▶ [TRY IT]:
In the records below, the line with "always @(posedge clk" opens the range and the line with "3'd0: begin" closes it; print that range exactly and nothing else.

---+---

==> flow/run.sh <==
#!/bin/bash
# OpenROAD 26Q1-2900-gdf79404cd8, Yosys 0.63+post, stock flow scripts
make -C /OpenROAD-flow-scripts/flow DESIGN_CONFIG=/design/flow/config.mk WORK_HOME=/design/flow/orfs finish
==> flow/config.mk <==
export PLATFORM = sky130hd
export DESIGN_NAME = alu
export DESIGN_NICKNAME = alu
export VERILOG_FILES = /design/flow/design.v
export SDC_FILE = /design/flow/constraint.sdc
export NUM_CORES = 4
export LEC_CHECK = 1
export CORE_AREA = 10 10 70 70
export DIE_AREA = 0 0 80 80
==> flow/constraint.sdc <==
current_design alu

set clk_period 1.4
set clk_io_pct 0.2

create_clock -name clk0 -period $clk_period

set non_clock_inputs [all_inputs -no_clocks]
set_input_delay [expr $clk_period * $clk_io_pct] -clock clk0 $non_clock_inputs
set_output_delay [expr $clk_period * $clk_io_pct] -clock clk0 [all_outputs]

---+---

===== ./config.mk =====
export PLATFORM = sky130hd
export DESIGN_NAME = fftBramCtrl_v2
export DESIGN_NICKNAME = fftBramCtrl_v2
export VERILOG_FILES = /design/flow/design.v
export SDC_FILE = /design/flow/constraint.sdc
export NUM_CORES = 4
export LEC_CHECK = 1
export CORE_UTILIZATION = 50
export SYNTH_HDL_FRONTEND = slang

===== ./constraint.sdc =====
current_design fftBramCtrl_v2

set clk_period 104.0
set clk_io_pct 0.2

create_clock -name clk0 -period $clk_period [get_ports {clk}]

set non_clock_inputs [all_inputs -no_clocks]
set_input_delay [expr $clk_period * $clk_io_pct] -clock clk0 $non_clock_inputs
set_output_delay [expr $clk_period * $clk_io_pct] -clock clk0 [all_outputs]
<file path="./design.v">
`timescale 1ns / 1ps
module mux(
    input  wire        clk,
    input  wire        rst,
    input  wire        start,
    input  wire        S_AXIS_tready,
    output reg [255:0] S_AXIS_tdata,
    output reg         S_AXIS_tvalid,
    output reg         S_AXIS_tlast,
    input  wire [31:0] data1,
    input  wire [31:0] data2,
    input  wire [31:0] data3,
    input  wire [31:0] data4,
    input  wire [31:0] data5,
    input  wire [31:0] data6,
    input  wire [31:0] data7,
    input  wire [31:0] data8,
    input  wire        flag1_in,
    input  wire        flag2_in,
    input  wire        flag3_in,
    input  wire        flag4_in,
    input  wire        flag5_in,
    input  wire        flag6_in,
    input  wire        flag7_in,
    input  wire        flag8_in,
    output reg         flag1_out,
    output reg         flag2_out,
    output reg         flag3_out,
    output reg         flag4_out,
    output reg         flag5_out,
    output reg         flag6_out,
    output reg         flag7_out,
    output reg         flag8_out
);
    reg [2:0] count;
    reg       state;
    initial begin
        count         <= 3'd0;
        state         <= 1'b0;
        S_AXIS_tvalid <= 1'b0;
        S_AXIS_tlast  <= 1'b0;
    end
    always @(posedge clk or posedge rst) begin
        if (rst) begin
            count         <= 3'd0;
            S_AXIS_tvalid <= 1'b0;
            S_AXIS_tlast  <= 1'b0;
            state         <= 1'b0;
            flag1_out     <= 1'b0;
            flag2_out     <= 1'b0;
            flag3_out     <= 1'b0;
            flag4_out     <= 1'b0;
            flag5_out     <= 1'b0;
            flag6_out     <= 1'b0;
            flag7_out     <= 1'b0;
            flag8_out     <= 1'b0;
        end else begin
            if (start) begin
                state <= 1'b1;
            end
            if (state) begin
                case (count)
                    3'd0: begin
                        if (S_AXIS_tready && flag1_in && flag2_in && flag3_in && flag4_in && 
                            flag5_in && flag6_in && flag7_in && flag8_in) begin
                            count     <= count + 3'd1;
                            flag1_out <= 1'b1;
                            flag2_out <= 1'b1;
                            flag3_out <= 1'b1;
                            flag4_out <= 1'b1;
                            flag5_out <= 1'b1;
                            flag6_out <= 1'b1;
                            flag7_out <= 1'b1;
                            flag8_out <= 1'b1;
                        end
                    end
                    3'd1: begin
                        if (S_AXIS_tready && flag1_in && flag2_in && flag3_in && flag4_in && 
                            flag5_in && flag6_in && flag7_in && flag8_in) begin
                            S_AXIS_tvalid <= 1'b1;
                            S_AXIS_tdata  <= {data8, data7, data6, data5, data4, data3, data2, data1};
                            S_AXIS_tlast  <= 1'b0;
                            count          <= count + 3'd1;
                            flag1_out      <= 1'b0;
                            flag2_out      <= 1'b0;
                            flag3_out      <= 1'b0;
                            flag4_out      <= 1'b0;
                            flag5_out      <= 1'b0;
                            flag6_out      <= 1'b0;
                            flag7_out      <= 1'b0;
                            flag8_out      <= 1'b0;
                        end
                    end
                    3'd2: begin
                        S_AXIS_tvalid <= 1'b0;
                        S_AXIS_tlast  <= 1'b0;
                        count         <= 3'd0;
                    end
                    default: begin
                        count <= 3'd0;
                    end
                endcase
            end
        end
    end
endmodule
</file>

---+---

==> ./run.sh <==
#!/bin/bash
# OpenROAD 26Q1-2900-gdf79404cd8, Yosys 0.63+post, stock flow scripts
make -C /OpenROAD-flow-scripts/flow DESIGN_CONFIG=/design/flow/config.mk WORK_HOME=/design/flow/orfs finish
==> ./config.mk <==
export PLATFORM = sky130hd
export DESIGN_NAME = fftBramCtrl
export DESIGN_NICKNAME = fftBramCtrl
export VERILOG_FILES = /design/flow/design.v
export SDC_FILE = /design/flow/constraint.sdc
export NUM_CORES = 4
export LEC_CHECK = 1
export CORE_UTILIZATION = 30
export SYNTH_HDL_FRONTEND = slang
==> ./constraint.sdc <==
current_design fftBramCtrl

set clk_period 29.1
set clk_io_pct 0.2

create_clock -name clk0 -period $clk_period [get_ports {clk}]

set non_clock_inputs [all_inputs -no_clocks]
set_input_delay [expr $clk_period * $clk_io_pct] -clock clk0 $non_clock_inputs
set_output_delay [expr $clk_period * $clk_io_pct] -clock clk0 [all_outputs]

---+---

▶ [ANSWER BELOW]:
    always @(posedge clk or posedge rst) begin
        if (rst) begin
            count         <= 3'd0;
            S_AXIS_tvalid <= 1'b0;
            S_AXIS_tlast  <= 1'b0;
            state         <= 1'b0;
            flag1_out     <= 1'b0;
            flag2_out     <= 1'b0;
            flag3_out     <= 1'b0;
            flag4_out     <= 1'b0;
            flag5_out     <= 1'b0;
            flag6_out     <= 1'b0;
            flag7_out     <= 1'b0;
            flag8_out     <= 1'b0;
        end else begin
            if (start) begin
                state <= 1'b1;
            end
            if (state) begin
                case (count)
                    3'd0: begin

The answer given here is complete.